Reading Cosmo, it’s a wonder any woman would want to involve herself with men at all—the entire experience is horrible if anything Cosmo publishes is true. Cosmo girls, in fact, aren’t free-loving nymphs—they’re slaves to men and slaves to sex. In Cosmo’s March issue alone, there are nearly two dozen articles on how to keep your man happy.

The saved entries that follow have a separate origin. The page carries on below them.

**config.mk**
```make
export PLATFORM = sky130hd
export DESIGN_NAME = lsu_bus_bridge
export DESIGN_NICKNAME = d
export VERILOG_FILES = /design/src/rtl/lsu_bus_bridge.sv
export SDC_FILE = /design/constraint.sdc
export NUM_CORES = 1
export LEC_CHECK = 0
export ABC_AREA = 1
export BUFFER_PORTS_ARGS = -buffer_cell sky130_fd_sc_hd__buf_2
export CORE_ASPECT_RATIO = 0.7
export CORE_UTILIZATION = 40
export CTS_CLUSTER_DIAMETER = 100
export CTS_CLUSTER_SIZE = 20
export DETAILED_ROUTE_END_ITERATION = 10
export GPL_ROUTABILITY_DRIVEN = 0
export GPL_TIMING_DRIVEN = 0
export PLACE_DENSITY = 0.7
export SLEW_MARGIN = 20
export SYNTH_ARGS = -nofsm -noshare
export SYNTH_HDL_FRONTEND = slang
export SYNTH_SLANG_ARGS = --single-unit
```
**constraint.sdc**
```tcl
create_clock -name clk -period 9.7 [get_ports clk]
set_clock_uncertainty 0.2 [all_clocks]
set_input_delay 0.97 -clock clk [delete_from_list [all_inputs] [get_ports clk]]
set_output_delay 0.97 -clock clk [all_outputs]
set_load 0.02 [all_outputs]
```
**src/rtl/lsu_bus_bridge.sv**
```systemverilog
`default_nettype none
// ============================================================================
// Module      : lsu_bus_bridge
// Description : Load/store bridge from the RV32I datapath data-memory port to
//               a request/grant/response data bus. Converts each access into
//               a word-aligned bus transaction with byte enables and returns
//               a sign- or zero-extended load result. Holds the core with
//               stall_o while the access is in flight.
// Ports       : clk, reset            - clock, async active-high reset
//               mem_address_i         - byte address
//               wr_width_i            - funct3 access width/signedness
//               mem_read_ctrl_i       - load strobe
//               mem_write_ctrl_i      - store strobe (wins over load)
//               mem_write_data_i      - store data
//               mem_read_data_o       - registered extended load result
//               stall_o               - hold PC / suppress regfile write
//               misalign_o, err_o     - one-cycle status pulses
//               bus_req_o .. bus_wdata_o - bus request channel
//               bus_gnt_i, bus_rvalid_i, bus_rdata_i - bus responses
// Revision    : 1.0 - initial release
// ============================================================================
module lsu_bus_bridge #(
    parameter int TIMEOUT_CYCLES = 255
) (
    input  logic        clk,
    input  logic        reset,
    input  logic [31:0] mem_address_i,
    input  logic [2:0]  wr_width_i,
    input  logic        mem_read_ctrl_i,
    input  logic        mem_write_ctrl_i,
    input  logic [31:0] mem_write_data_i,
    output logic [31:0] mem_read_data_o,
    output logic        stall_o,
    output logic        misalign_o,
    output logic        err_o,
    output logic        bus_req_o,
    output logic        bus_we_o,
    output logic [31:0] bus_addr_o,
    output logic [3:0]  bus_be_o,
    output logic [31:0] bus_wdata_o,
    input  logic        bus_gnt_i,
    input  logic        bus_rvalid_i,
    input  logic [31:0] bus_rdata_i
);

    localparam logic [1:0] c_st_idle   = 2'd0;
    localparam logic [1:0] c_st_req    = 2'd1;
    localparam logic [1:0] c_st_wait_r = 2'd2;
    localparam logic [1:0] c_st_done   = 2'd3;

    localparam logic [15:0] c_timeout = 16'(TIMEOUT_CYCLES);

    logic [1:0]  r_state;
    logic [15:0] r_cnt;
    logic        r_we;
    logic [2:0]  r_width;
    logic [1:0]  r_off;
    logic [31:0] r_addr;
    logic [3:0]  r_be;
    logic [31:0] r_wdata;
    logic [31:0] r_rdata;
    logic        r_misalign;
    logic        r_err;

    logic        w_access;
    logic        w_is_byte;
    logic        w_is_half;
    logic        w_misaligned;
    logic [3:0]  w_be;
    logic [31:0] w_wdata;
    logic [7:0]  w_lane_b;
    logic [15:0] w_lane_h;
    logic [31:0] w_load_ext;
    logic [15:0] w_cnt_inc;
    logic        w_timeout;

    // Request-side decode of the incoming datapath access.
    always_comb begin
        w_access     = mem_read_ctrl_i | mem_write_ctrl_i;
        // Bit 2 only selects signedness; unlisted codes fall through to word.
        w_is_byte    = (wr_width_i[1:0] == 2'b00);
        w_is_half    = (wr_width_i[1:0] == 2'b01);
        w_misaligned = (w_is_half & mem_address_i[0]) |
                       (~w_is_byte & ~w_is_half & (mem_address_i[1:0] != 2'b00));
        if (w_is_byte) begin
            w_be    = 4'b0001 << mem_address_i[1:0];
            w_wdata = {4{mem_write_data_i[7:0]}};
        end else if (w_is_half) begin
            w_be    = 4'b0011 << mem_address_i[1:0];
            w_wdata = {2{mem_write_data_i[15:0]}};
        end else begin
            w_be    = 4'b1111;
            w_wdata = mem_write_data_i;
        end
    end

    // Response-side lane extraction using the captured offset and width.
    always_comb begin
        case (r_off)
            2'd0:    w_lane_b = bus_rdata_i[7:0];
            2'd1:    w_lane_b = bus_rdata_i[15:8];
            2'd2:    w_lane_b = bus_rdata_i[23:16];
            default: w_lane_b = bus_rdata_i[31:24];
        endcase
        w_lane_h = r_off[1] ? bus_rdata_i[31:16] : bus_rdata_i[15:0];
        case (r_width)
            3'b000:  w_load_ext = {{24{w_lane_b[7]}}, w_lane_b};
            3'b100:  w_load_ext = {24'h0, w_lane_b};
            3'b001:  w_load_ext = {{16{w_lane_h[15]}}, w_lane_h};
            3'b101:  w_load_ext = {16'h0, w_lane_h};
            default: w_load_ext = bus_rdata_i;
        endcase
        w_cnt_inc = r_cnt + 16'd1;
        // Fires on the cycle that would bring the count up to the limit, so
        // the access spends exactly TIMEOUT_CYCLES cycles on the bus.
        w_timeout = (w_cnt_inc == c_timeout);
    end

    always_ff @(posedge clk or posedge reset) begin
        if (reset) begin
            r_state    <= c_st_idle;
            r_cnt      <= 16'd0;
            r_we       <= 1'b0;
            r_width    <= 3'b000;
            r_off      <= 2'b00;
            r_addr     <= 32'h0;
            r_be       <= 4'h0;
            r_wdata    <= 32'h0;
            r_rdata    <= 32'h0;
            r_misalign <= 1'b0;
            r_err      <= 1'b0;
        end else begin
            // Status flags are only ever set on entry to DONE, which lasts
            // a single cycle, so they naturally form one-cycle pulses.
            r_misalign <= 1'b0;
            r_err      <= 1'b0;
            case (r_state)
                c_st_idle: begin
                    r_cnt <= 16'd0;
                    if (w_access) begin
                        r_we    <= mem_write_ctrl_i;
                        r_width <= wr_width_i;
                        r_off   <= mem_address_i[1:0];
                        r_addr  <= {mem_address_i[31:2], 2'b00};
                        r_be    <= w_be;
                        r_wdata <= w_wdata;
                        if (w_misaligned) begin
                            r_state    <= c_st_done;
                            r_misalign <= 1'b1;
                            if (!mem_write_ctrl_i) begin
                                r_rdata <= 32'h0;
                            end
                        end else begin
                            r_state <= c_st_req;
                        end
                    end
                end
                c_st_req: begin
                    r_cnt <= w_cnt_inc;
                    // A grant in the final cycle still completes the access.
                    if (bus_gnt_i) begin
                        r_state <= r_we ? c_st_done : c_st_wait_r;
                    end else if (w_timeout) begin
                        r_state <= c_st_done;
                        r_err   <= 1'b1;
                        if (!r_we) begin
                            r_rdata <= 32'h0;
                        end
                    end
                end
                c_st_wait_r: begin
                    r_cnt <= w_cnt_inc;
                    if (bus_rvalid_i) begin
                        r_rdata <= w_load_ext;
                        r_state <= c_st_done;
                    end else if (w_timeout) begin
                        r_state <= c_st_done;
                        r_err   <= 1'b1;
                        r_rdata <= 32'h0;
                    end
                end
                default: begin
                    r_state <= c_st_idle;
                end
            endcase
        end
    end

    // Stall is raised combinationally in IDLE so the instruction presenting
    // the access is held from its very first cycle; DONE releases it.
    assign stall_o         = ((r_state == c_st_idle) & w_access) |
                             (r_state == c_st_req) | (r_state == c_st_wait_r);
    assign bus_req_o       = (r_state == c_st_req);
    assign bus_we_o        = r_we;
    assign bus_addr_o      = r_addr;
    assign bus_be_o        = r_be;
    assign bus_wdata_o     = r_wdata;
    assign mem_read_data_o = r_rdata;
    assign misalign_o      = r_misalign;
    assign err_o           = r_err;

endmodule
`default_nettype wire
```
==> flow_summary.json, run 1 <==
{
  "r2r-start": "r_cnt[0]",
  "fin_setup_tns_ns": 0,
  "post-route-period-util": 0.362,
  "crit_required_ns": 8.53,
  "synth_edf_count": 0,
  "n_fill_cell": 1532,
  "setup_viol": 0,
  "clock_sinks": 124,
  "r2r-end": "mem_read_data_o[3]",
  "power_density_nw_per_um2": 342,
  "cts_resized": 0,
  "die_x_um": 153,
  "synth.avg_cell_area_um2": 7.72,
  "place_inst": 1237,
  "hold_violations": 0,
  "syn-instance-count": 828,
  "start_kind": "flip-flop",
  "slew_viol_final": 0,
  "worst-path-max-fanout": 10,
  "rsz0062_at_grt": "no",
  "worstMarginPinSlew_ns": 0.731,
  "clkLatencyLatePin_ns": 0.42,
  "critPathCaptureType": "primary output",
  "num_vias": 6409,
  "n_antenna_cell": 0,
  "layout-drive-gt1-share": 0.266,
  "reg2regPathDepth": 14,
  "hold_path_depth": 2,
  "critPathTopFamily": "buffers and inverters",
  "worst_path_most_repeated_cell": "inv_1",
  "cts.clk_slew.worst_paths_ns": 0.06,
  "cts.htree.levels": 4,
  "grt-ovfl-total": 0,
  "grt_max_degree": 90,
  "fin_area_um2": 8300,
  "hp-start": "mem_read_data_o[2]",
  "arrival_ns": 2.34,
  "ir_drop_mv": 0.163,
  "slew_headroom": 0.508,
  "layout_commonest_cell": "nand2_1",
  "fin_cells": 1269,
  "drt-pass1-iter-count": 5,
  "dieArea_um2": 16500,
  "start_util": 0.411,
  "holdPathEnd": "mem_read_data_o[2]",
  "cts.path.max_buffers": 2,
  "fmax_mhz": 285,
  "first_iter_violations": 432,
  "track_usage": 0.242,
  "hold_ws_ns": 0.265,
  "yosysSeqAreaShare": 0.486,
  "grt_pass1_vias": 6165,
  "finalWirelength_um": 19300,
  "post-cts-setup-buffers": 0,
  "leakage_nw": 4.50,
  "hold_buffers": 0,
  "startpoint": "r_state[0]",
  "yosysWarnings": 0,
  "final_nets": 1173,
  "cp_cell_sequence": "inv_1, ha_1, inv_1, nor2_1, inv_2, clkbuf_1, nand3_1, buf_2",
  "dp_hpwl_um": 14300,
  "area_growth_pct": 29.9,
  "ant_nets": 0,
  "core_area_um2": 15500,
  "die_h_um": 108,
  "cts_made_buffers": 17,
  "async_flop_share": 1.00,
  "synthFlopType": "dfrtp_1",
  "cts-root-buf": "clkbuf_16",
  "final_cell_mix": "nand2_1 (304), buf_2 (209), dfrtp_1 (124)",
  "critPathBufInv": 5,
  "slowest_delay_ns": 0.42,
  "hp-class": "reg -> reg",
  "ys_ff_latch": 124,
  "synthesis.area_um2": 6390,
  "rrSetupSlack_ns": 7.02,
  "drv_cap": 0,
  "viasPerCell": 5.05,
  "rows": 38,
  "io_buffers": 207,
  "synth_top_area_cell": "dfrtp_1",
  "antenna_found_initial": 0,
  "pin_count": 210,
  "crit_type": "reg -> out",
  "status": "finished clean",
  "yosysTopAreaCellShare": 0.486,
  "cts_tree": "yes",
  "wire_per_inst_um": 15.2,
  "timing.final.crit_period_ns": 3.51,
  "place_area_um2": 7710,
  "yosys-top-cells-area": "dfrtp_1 (49%), nand2_1 (18%), nand3_1 (4.7%), a21oi_1 (4.0%), inv_1 (3.8%)",
  "drc": 0,
  "cp_slowest_cell": "dfrtp_1",
  "grt_pass1_wl_um": 31200,
  "synth_cell_types": 40
}
[stage by stage]
stage          setup WS (ns)  utilization  power (mW)
6_report                6.19        0.534        2.84
4_1_cts                 6.12        0.534        2.86
5_1_grt                 5.97        0.534        3.04
2_1_floorplan           5.23            -        1.74
3_5_place_dp            6.23        0.496        2.20
3_3_place_gp            3.64        0.494        2.18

In the article “The Look That Keeps Him Hot for You,” Cosmo warns readers against getting too cozy with their boyfriends by detailing the things that will turn him off. I’ve committed “Turn-Off 5” endless times by “pulling a hairstyle that says ‘off duty.’” Apparently, a “messy bun” does not suffice, and Cosmo suggests that I “sweep [my] hair into a seductive, low side ponytail.” If I don’t do this, my boyfriend will leave me. My only comfort in the whole affair is that—according to this month’s Cosmo Quiz—I’m a “coy seductress... Thanks to clothes that bare just enough to tantalize and your A-plus flirting skills, you give a vixenish coming attraction, not a vampy all-access pass.”

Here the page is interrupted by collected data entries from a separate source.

## config.mk

```make
export PLATFORM = sky130hd
export DESIGN_NAME = sub_8bit_serial
export DESIGN_NICKNAME = d
export VERILOG_FILES = /design/src/rtl/sub_8bit_serial.sv
export SDC_FILE = /design/constraint.sdc
export NUM_CORES = 1
export LEC_CHECK = 0
export CORE_UTILIZATION = 45
export CTS_BUF_LIST = sky130_fd_sc_hd__clkbuf_2 sky130_fd_sc_hd__clkbuf_4 sky130_fd_sc_hd__clkbuf_8
export CTS_CLUSTER_SIZE = 8
export DETAILED_ROUTE_END_ITERATION = 8
export DONT_BUFFER_PORTS = 1
export PLACE_DENSITY_LB_ADDON = 0.08
export SYNTH_ARGS = -nofsm -noshare
export SYNTH_HDL_FRONTEND = slang
export SYNTH_SLANG_ARGS = --single-unit
```

## constraint.sdc

```tcl
create_clock -name clk -period 2.7 [get_ports clk]
set_input_delay 0.54 -clock clk [delete_from_list [all_inputs] [get_ports clk]]
set_output_delay 0.54 -clock clk [all_outputs]
set_load 0.02 [all_outputs]
```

I’m not naïve—there is an obvious gaming element to love, lust, and relationships—but Cosmo takes it too far. In Cosmo girl world, a woman’s existence revolves around fear that her man is going to leave her and anxiety over how to keep him. Such a state could not possibly make a woman happy.

Perhaps the most appalling Cosmo article in this vein is a piece written by a male “relationship expert” on how long to wait before having sex with a new guy. Apparently, even if you both want to have sex, it’s your responsibility as the woman to hold off, because once you do the deed, he will lose interest. “Even though he may turn on the charm subtly (or not so subtly) pushing to get you into bed, the truth is, he’d rather have you turn him down than give in…As long as you dangle the promise of sex in front of him, he’ll be fixated on you.”

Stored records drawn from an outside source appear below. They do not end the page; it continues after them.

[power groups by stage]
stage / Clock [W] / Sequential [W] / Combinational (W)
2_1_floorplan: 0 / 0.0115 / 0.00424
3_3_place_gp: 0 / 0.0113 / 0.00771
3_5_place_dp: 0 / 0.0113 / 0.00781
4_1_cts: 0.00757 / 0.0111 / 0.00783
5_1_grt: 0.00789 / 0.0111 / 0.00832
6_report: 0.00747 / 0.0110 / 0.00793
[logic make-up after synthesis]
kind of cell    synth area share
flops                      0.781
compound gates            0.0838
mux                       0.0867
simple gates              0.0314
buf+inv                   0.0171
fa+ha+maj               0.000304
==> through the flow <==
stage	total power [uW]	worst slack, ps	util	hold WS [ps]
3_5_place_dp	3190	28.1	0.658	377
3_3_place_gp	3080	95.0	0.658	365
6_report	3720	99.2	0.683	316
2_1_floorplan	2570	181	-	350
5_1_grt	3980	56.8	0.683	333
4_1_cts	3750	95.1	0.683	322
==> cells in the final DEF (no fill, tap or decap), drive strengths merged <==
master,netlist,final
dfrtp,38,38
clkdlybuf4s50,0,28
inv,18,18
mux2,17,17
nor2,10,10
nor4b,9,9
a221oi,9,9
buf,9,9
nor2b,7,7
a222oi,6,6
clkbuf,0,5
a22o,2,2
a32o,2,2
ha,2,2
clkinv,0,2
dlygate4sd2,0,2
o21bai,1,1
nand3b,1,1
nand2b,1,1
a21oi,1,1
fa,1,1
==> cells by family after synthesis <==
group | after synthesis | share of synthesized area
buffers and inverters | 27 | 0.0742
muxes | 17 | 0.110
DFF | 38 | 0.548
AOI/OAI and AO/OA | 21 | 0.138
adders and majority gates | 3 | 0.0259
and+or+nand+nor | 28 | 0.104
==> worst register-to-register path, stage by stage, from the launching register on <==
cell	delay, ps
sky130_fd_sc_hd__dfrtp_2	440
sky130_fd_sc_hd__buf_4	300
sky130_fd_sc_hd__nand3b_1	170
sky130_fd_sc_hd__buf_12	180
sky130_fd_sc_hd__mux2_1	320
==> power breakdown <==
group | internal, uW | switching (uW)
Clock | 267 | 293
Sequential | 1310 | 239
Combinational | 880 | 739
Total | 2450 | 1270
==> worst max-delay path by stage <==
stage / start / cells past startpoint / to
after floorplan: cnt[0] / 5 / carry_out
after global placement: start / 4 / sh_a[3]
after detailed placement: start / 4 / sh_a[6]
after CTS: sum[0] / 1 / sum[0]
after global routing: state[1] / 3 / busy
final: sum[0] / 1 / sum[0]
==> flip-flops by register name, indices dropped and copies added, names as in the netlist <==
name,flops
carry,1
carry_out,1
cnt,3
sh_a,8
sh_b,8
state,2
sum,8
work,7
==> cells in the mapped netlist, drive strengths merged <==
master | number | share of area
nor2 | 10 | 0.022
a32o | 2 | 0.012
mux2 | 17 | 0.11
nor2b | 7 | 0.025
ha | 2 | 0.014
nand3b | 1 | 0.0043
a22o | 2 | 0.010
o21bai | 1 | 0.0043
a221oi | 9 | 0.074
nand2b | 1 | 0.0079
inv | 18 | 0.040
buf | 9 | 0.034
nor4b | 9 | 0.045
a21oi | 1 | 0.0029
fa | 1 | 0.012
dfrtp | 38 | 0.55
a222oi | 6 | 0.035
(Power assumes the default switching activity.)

This is part of the irony of Cosmo: It’s exactly the sort of publication the conservative matriarchs of my family shun, and yet the magazine itself reinforces some of those old-fashioned values. There are many good reasons to wait on sex, but fear of a boyfriend leaving you should not be one of them. Certainly, any man who would leave a woman because she slept with him too soon (or didn’t sleep with him soon enough), is not a man she should even be considering as a mate in the first place. And this is not the only bad male behavior Cosmo excuses—in another article entitled “Decoding Male Behavior,” the author writes off all sorts of rude, oblivious, and irritating things men do to their girlfriends. The gist of the piece: If you’re miserable in your relationship, it may be because you’re too stubborn to let go of your boyfriend’s harmlessly insensitive behavior.

Nothing about this publication is healthy, yet women keep buying copies in the hopes that Cosmo is the panacea to their lifestyle and relationship malaise. They’d do better to skip the overanalyzing and let their relationships evolve naturally.

What is most distressing is that there is still such a huge market for this magazine. The fact that so many women continue to read Cosmo is surely indicative of how much progress women have left to be made. We’ve come a long way, baby, but apparently not quite far enough.



Lucy M. Caldwell is a history and literature concentrator in Adams House. Her column appears on alternate Wednesdays.